§ EXERCISE INPUTS:
——————

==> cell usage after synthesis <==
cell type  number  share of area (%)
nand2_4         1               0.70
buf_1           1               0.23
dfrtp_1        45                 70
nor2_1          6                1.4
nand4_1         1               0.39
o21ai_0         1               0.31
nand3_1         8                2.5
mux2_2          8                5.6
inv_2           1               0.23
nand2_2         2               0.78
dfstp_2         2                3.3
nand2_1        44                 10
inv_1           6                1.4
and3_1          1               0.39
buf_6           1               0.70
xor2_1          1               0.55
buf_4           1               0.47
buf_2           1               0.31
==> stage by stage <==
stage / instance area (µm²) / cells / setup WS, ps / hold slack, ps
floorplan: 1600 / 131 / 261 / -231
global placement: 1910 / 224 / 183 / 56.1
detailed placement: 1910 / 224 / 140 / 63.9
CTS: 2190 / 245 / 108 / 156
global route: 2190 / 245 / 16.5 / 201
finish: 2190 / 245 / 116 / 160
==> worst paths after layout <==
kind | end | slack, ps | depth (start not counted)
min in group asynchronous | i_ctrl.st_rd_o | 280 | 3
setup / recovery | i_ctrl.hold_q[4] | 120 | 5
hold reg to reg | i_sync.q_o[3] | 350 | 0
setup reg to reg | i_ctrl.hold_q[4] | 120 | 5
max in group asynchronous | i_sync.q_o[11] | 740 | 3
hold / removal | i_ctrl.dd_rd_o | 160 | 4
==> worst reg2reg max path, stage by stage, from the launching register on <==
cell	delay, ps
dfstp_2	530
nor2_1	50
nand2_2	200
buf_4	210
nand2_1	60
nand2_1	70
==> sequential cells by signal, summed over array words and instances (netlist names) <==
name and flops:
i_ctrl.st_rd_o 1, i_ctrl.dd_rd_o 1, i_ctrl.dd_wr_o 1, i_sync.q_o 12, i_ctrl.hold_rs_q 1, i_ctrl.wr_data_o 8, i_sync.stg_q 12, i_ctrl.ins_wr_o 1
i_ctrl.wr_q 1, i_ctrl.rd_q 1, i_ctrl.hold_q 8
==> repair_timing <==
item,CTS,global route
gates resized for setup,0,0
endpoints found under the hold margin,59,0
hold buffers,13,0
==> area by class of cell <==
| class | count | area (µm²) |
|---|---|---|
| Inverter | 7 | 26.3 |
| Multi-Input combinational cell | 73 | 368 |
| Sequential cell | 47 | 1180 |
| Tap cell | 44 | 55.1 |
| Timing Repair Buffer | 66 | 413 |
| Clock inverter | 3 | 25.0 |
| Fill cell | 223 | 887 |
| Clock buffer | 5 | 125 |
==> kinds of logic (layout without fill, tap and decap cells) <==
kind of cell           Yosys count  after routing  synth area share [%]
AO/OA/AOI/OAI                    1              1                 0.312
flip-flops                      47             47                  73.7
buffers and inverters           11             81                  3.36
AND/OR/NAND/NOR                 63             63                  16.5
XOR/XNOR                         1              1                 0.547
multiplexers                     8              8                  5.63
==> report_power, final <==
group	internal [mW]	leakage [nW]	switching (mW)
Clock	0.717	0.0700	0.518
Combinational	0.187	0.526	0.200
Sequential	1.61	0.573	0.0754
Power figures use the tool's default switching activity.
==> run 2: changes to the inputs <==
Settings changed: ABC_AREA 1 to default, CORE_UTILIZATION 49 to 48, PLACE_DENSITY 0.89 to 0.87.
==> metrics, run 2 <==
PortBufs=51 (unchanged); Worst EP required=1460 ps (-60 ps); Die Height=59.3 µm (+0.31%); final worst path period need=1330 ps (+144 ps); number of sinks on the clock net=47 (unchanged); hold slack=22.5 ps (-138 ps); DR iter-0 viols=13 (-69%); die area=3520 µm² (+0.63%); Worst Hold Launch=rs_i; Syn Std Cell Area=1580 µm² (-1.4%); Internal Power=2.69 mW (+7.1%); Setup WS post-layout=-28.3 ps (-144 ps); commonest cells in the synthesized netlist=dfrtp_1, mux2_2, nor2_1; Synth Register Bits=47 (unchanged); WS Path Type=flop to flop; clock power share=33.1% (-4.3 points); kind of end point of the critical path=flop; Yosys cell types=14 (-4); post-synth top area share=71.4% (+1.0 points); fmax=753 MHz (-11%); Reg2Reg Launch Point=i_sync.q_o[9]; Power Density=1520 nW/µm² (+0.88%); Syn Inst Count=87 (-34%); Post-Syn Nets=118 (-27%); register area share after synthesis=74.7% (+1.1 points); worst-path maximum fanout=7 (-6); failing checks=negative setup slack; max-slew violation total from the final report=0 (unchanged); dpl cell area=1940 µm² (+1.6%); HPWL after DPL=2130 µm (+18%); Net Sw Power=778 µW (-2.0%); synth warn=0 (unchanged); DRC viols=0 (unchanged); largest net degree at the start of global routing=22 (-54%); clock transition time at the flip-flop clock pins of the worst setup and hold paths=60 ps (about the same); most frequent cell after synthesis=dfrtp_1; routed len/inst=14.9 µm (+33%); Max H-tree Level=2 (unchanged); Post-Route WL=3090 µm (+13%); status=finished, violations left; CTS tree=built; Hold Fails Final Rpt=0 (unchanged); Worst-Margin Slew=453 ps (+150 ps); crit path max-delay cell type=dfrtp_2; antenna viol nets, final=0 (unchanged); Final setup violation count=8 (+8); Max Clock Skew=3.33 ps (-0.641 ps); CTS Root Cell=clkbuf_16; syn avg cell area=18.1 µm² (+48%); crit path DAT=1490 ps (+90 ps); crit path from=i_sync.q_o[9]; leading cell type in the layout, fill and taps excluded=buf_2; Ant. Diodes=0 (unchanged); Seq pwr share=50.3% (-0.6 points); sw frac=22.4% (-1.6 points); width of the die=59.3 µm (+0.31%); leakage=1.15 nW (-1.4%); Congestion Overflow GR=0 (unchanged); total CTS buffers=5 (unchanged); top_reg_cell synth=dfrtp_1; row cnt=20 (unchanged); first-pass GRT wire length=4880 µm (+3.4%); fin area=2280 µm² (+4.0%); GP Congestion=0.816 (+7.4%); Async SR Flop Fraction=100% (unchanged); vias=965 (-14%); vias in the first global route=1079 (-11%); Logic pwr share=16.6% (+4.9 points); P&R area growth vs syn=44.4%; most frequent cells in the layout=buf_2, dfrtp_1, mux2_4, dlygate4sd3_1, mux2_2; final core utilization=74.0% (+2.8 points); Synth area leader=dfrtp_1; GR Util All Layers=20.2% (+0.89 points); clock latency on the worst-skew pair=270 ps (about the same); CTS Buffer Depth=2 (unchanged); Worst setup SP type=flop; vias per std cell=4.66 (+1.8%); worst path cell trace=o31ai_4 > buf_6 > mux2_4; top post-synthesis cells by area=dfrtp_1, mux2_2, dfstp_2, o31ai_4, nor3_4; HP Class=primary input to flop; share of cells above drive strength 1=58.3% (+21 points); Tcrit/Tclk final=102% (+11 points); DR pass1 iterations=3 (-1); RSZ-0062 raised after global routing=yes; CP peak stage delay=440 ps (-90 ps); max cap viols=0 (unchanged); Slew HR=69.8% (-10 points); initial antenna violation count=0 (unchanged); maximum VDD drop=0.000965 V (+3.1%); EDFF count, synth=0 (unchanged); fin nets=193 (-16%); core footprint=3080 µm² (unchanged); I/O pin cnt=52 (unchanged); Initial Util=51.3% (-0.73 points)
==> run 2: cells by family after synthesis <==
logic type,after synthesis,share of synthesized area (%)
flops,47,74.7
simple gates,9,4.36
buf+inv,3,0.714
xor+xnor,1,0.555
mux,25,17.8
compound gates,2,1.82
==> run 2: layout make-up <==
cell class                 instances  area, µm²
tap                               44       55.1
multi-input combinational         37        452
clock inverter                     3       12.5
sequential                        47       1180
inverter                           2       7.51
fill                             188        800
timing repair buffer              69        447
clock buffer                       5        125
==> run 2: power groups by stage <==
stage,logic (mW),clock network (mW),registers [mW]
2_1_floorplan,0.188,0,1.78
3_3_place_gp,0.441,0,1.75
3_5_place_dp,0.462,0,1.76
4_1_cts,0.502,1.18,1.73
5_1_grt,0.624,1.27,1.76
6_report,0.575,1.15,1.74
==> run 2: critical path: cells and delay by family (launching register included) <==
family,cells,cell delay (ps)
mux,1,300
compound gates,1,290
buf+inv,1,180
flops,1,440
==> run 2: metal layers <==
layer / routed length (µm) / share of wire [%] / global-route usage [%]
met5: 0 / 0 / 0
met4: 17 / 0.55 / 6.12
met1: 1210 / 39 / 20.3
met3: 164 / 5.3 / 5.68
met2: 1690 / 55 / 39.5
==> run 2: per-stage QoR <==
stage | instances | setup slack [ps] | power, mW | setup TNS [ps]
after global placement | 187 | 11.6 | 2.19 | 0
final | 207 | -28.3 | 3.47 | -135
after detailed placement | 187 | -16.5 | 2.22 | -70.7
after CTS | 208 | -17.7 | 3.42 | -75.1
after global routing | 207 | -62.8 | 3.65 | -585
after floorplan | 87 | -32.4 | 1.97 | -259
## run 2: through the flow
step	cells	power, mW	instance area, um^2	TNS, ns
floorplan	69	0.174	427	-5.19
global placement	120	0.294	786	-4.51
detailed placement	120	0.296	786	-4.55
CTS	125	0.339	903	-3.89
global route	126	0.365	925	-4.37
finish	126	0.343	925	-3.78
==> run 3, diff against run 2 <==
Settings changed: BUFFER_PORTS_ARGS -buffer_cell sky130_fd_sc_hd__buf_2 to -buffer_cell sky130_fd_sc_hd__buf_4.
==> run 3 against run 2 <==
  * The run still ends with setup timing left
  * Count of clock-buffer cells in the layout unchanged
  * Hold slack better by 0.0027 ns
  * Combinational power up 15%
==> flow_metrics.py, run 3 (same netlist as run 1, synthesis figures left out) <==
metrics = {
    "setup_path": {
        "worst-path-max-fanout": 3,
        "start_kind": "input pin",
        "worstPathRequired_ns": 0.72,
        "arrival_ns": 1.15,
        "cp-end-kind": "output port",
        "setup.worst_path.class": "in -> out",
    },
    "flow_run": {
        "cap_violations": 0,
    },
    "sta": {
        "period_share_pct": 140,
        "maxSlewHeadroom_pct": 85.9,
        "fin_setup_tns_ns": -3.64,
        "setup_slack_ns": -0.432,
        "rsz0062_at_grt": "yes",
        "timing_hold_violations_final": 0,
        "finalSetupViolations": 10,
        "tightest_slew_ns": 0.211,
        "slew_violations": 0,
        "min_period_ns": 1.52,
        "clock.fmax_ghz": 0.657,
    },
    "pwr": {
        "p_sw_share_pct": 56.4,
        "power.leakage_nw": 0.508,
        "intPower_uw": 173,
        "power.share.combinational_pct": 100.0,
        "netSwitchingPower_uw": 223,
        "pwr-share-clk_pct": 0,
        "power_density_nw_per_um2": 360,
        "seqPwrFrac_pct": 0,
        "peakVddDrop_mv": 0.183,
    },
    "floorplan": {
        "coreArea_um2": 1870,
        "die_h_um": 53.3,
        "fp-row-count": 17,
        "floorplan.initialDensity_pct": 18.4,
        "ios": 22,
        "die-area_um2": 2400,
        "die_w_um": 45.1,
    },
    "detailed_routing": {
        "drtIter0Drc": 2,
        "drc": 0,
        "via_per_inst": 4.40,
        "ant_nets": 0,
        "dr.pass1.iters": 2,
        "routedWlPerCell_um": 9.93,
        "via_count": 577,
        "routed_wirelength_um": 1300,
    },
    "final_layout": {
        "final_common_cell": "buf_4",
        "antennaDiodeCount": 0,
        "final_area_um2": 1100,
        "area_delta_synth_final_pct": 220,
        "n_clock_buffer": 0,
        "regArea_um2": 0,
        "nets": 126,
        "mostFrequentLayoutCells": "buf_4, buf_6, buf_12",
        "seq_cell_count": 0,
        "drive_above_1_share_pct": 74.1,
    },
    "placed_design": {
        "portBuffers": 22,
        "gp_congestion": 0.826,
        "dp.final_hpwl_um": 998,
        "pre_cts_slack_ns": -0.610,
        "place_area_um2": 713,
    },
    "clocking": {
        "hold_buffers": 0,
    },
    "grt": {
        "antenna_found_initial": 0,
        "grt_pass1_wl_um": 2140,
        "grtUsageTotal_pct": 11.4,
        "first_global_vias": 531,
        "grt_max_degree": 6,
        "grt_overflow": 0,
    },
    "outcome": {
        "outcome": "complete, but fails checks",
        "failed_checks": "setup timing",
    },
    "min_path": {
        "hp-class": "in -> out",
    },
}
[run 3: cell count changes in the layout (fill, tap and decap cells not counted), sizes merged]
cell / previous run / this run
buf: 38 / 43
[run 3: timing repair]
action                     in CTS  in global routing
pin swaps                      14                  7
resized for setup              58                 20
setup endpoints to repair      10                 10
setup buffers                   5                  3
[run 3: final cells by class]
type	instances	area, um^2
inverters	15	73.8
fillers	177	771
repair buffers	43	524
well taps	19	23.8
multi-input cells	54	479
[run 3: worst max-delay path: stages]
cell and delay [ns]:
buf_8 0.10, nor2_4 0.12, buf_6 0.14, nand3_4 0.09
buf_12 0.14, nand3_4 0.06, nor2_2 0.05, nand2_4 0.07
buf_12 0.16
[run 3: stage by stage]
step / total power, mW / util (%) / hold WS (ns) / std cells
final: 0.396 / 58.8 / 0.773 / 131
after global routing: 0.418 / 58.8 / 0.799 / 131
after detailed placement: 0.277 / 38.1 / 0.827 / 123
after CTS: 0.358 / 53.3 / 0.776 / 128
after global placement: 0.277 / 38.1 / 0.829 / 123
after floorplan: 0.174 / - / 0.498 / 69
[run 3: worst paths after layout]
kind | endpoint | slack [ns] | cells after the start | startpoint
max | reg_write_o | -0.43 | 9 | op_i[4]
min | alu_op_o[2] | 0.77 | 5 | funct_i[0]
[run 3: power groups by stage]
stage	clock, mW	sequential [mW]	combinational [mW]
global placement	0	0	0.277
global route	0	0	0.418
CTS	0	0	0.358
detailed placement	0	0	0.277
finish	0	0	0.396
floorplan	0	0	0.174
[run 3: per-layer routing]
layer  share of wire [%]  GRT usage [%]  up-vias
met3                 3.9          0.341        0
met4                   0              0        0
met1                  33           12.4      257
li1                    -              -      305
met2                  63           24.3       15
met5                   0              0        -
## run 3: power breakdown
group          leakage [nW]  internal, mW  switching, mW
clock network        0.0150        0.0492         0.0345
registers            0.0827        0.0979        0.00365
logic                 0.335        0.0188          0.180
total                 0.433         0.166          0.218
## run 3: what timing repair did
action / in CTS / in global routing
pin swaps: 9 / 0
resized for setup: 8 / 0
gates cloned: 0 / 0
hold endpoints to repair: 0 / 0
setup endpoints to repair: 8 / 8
## src/rtl/ea_pkg.sv

```systemverilog
package ea_pkg;
   localparam int MODE_W = 4;

   typedef enum logic [MODE_W-1:0] {
      M_NONE = 4'd0,
      M_ZP   = 4'd1,
      M_ZPX  = 4'd2,
      M_ZPY  = 4'd3,
      M_ABS  = 4'd4,
      M_ABSX = 4'd5,
      M_ABSY = 4'd6,
      M_INDX = 4'd7,
      M_INDY = 4'd8,
      M_JIND = 4'd9
   } ea_mode_e;

   typedef enum logic [1:0] {
      F_IDLE = 2'd0,
      F_LO   = 2'd1,
      F_HI   = 2'd2
   } fetch_state_e;
endpackage

```

## src/rtl/ea_index_add.sv

```systemverilog
module ea_index_add #(
   parameter int AW        = 16,
   parameter int DW        = 8,
   parameter bit PAGE_WRAP = 1'b0
) (
   input  logic [AW-1:0] base,
   input  logic [DW-1:0] idx,
   output logic [AW-1:0] sum
);
   localparam int HW = AW - DW;

   generate
      if (PAGE_WRAP) begin : g_page
         logic [DW-1:0] low_sum;
         assign low_sum = base[DW-1:0] + idx;
         assign sum     = {{HW{1'b0}}, low_sum};
      end else begin : g_full
         assign sum = base + {{HW{1'b0}}, idx};
      end
   endgenerate
endmodule

```

## src/rtl/ea_direct_calc.sv

```systemverilog
module ea_direct_calc
   import ea_pkg::*;
#(
   parameter int AW = 16,
   parameter int DW = 8
) (
   input  logic [MODE_W-1:0] mode,
   input  logic [AW-1:0]     operand,
   input  logic [DW-1:0]     rx,
   input  logic [DW-1:0]     ry,
   output logic [AW-1:0]     direct_ea,
   output logic [AW-1:0]     ptr_base,
   output logic              is_none,
   output logic              is_indirect,
   output logic              ptr_page0
);
   localparam int HW = AW - DW;

   logic [DW-1:0] idx;
   logic [AW-1:0] zp_base;
   logic [AW-1:0] zp_sum;
   logic [AW-1:0] abs_sum;

   assign zp_base = {{HW{1'b0}}, operand[DW-1:0]};

   always_comb begin
      case (mode)
         M_ZPX, M_ABSX, M_INDX: idx = rx;
         M_ZPY, M_ABSY:         idx = ry;
         default:               idx = '0;
      endcase
   end

   ea_index_add #(.AW(AW), .DW(DW), .PAGE_WRAP(1'b1)) u_zp_add (
      .base (zp_base),
      .idx  (idx),
      .sum  (zp_sum)
   );

   ea_index_add #(.AW(AW), .DW(DW), .PAGE_WRAP(1'b0)) u_abs_add (
      .base (operand),
      .idx  (idx),
      .sum  (abs_sum)
   );

   always_comb begin
      direct_ea   = '0;
      ptr_base    = '0;
      is_none     = 1'b0;
      is_indirect = 1'b0;
      ptr_page0   = 1'b0;
      case (mode)
         M_ZP, M_ZPX, M_ZPY:    direct_ea = zp_sum;
         M_ABS, M_ABSX, M_ABSY: direct_ea = abs_sum;
         M_INDX: begin
            is_indirect = 1'b1;
            ptr_base    = zp_sum;
            ptr_page0   = 1'b1;
         end
         M_INDY: begin
            is_indirect = 1'b1;
            ptr_base    = zp_base;
            ptr_page0   = 1'b1;
         end
         M_JIND: begin
            is_indirect = 1'b1;
            ptr_base    = operand;
         end
         default: is_none = 1'b1;
      endcase
   end
endmodule

```

## src/rtl/ea_ptr_fetch.sv

```systemverilog
module ea_ptr_fetch
   import ea_pkg::*;
#(
   parameter int AW            = 16,
   parameter int DW            = 8,
   parameter bit JMP_PAGE_WRAP = 1'b0
) (
   input  logic          clk,
   input  logic          rst_n,
   input  logic          launch,
   input  logic [AW-1:0] base_addr,
   input  logic          page0,
   output logic [AW-1:0] mem_addr,
   output logic          mem_req,
   input  logic          mem_ready,
   input  logic [DW-1:0] mem_rdata,
   output logic          busy,
   output logic [AW-1:0] ptr,
   output logic          ptr_valid
);
   fetch_state_e  state;
   logic [AW-1:0] addr_q;
   logic [AW-1:0] next_addr;
   logic [AW-1:0] next_full;
   logic [AW-1:0] next_wrap;
   logic [DW-1:0] lo_q;
   logic          page0_q;

   assign next_full = addr_q + {{(AW-1){1'b0}}, 1'b1};
   assign next_wrap = {addr_q[AW-1:DW], addr_q[DW-1:0] + {{(DW-1){1'b0}}, 1'b1}};

   generate
      if (JMP_PAGE_WRAP) begin : g_always_wrap
         assign next_addr = next_wrap;
      end else begin : g_select_wrap
         assign next_addr = page0_q ? next_wrap : next_full;
      end
   endgenerate

   always_ff @(posedge clk) begin
      if (!rst_n) begin
         state   <= F_IDLE;
         addr_q  <= '0;
         lo_q    <= '0;
         page0_q <= 1'b0;
      end else begin
         case (state)
            F_IDLE: begin
               if (launch) begin
                  addr_q  <= base_addr;
                  page0_q <= page0;
                  state   <= F_LO;
               end
            end
            F_LO: begin
               if (mem_ready) begin
                  lo_q   <= mem_rdata;
                  addr_q <= next_addr;
                  state  <= F_HI;
               end
            end
            F_HI: begin
               if (mem_ready) state <= F_IDLE;
            end
            default: state <= F_IDLE;
         endcase
      end
   end

   assign mem_req   = (state != F_IDLE);
   assign mem_addr  = addr_q;
   assign busy      = (state != F_IDLE);
   assign ptr_valid = (state == F_HI) && mem_ready;
   assign ptr       = {mem_rdata, lo_q};
endmodule

```

## src/rtl/ea_unit.sv

```systemverilog
module ea_unit
   import ea_pkg::*;
#(
   parameter int AW            = 16,
   parameter int DW            = 8,
   parameter bit JMP_PAGE_WRAP = 1'b0
) (
   input  logic              clk,
   input  logic              rst_n,
   input  logic              start,
   input  logic [MODE_W-1:0] mode,
   input  logic [DW-1:0]     op_lo,
   input  logic [DW-1:0]     op_hi,
   input  logic [DW-1:0]     reg_x,
   input  logic [DW-1:0]     reg_y,
   output logic [AW-1:0]     mem_addr,
   output logic              mem_req,
   input  logic              mem_ready,
   input  logic [DW-1:0]     mem_rdata,
   output logic [AW-1:0]     ea,
   output logic              done,
   output logic              no_mem
);
   generate
      if (AW != 2 * DW) begin : g_bad_width
         $error("ea_unit: AW must be twice DW");
      end
      if (DW < 2) begin : g_bad_data
         $error("ea_unit: DW must be at least 2");
      end
   endgenerate

   logic [AW-1:0]     direct_ea;
   logic [AW-1:0]     ptr_base;
   logic              is_none;
   logic              is_indirect;
   logic              ptr_page0;
   logic              busy;
   logic              accept;
   logic              launch;
   logic [AW-1:0]     ptr;
   logic              ptr_valid;
   logic [AW-1:0]     ptr_ea;
   logic [DW-1:0]     fin_idx;
   logic [MODE_W-1:0] mode_q;
   logic [DW-1:0]     y_q;
   logic [AW-1:0]     ea_q;
   logic              done_q;
   logic              no_mem_q;

   ea_direct_calc #(.AW(AW), .DW(DW)) u_direct (
      .mode        (mode),
      .operand     ({op_hi, op_lo}),
      .rx          (reg_x),
      .ry          (reg_y),
      .direct_ea   (direct_ea),
      .ptr_base    (ptr_base),
      .is_none     (is_none),
      .is_indirect (is_indirect),
      .ptr_page0   (ptr_page0)
   );

   assign accept = start && !busy;
   assign launch = accept && is_indirect;

   ea_ptr_fetch #(.AW(AW), .DW(DW), .JMP_PAGE_WRAP(JMP_PAGE_WRAP)) u_fetch (
      .clk       (clk),
      .rst_n     (rst_n),
      .launch    (launch),
      .base_addr (ptr_base),
      .page0     (ptr_page0),
      .mem_addr  (mem_addr),
      .mem_req   (mem_req),
      .mem_ready (mem_ready),
      .mem_rdata (mem_rdata),
      .busy      (busy),
      .ptr       (ptr),
      .ptr_valid (ptr_valid)
   );

   assign fin_idx = (mode_q == M_INDY) ? y_q : '0;

   ea_index_add #(.AW(AW), .DW(DW), .PAGE_WRAP(1'b0)) u_post_add (
      .base (ptr),
      .idx  (fin_idx),
      .sum  (ptr_ea)
   );

   always_ff @(posedge clk) begin
      if (!rst_n) begin
         mode_q   <= '0;
         y_q      <= '0;
         ea_q     <= '0;
         done_q   <= 1'b0;
         no_mem_q <= 1'b0;
      end else begin
         done_q   <= 1'b0;
         no_mem_q <= 1'b0;
         if (accept) begin
            mode_q <= mode;
            y_q    <= reg_y;
            if (!is_indirect) begin
               done_q   <= 1'b1;
               no_mem_q <= is_none;
               ea_q     <= is_none ? '0 : direct_ea;
            end
         end
         if (ptr_valid) begin
            done_q <= 1'b1;
            ea_q   <= ptr_ea;
         end
      end
   end

   assign ea     = ea_q;
   assign done   = done_q;
   assign no_mem = no_mem_q;
endmodule

```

——————

§ ACTIVITY:
Across the listing, how many lines contain the word "counted"? Give the number without further comment.

§ SOLUTION TO THIS TASK:
2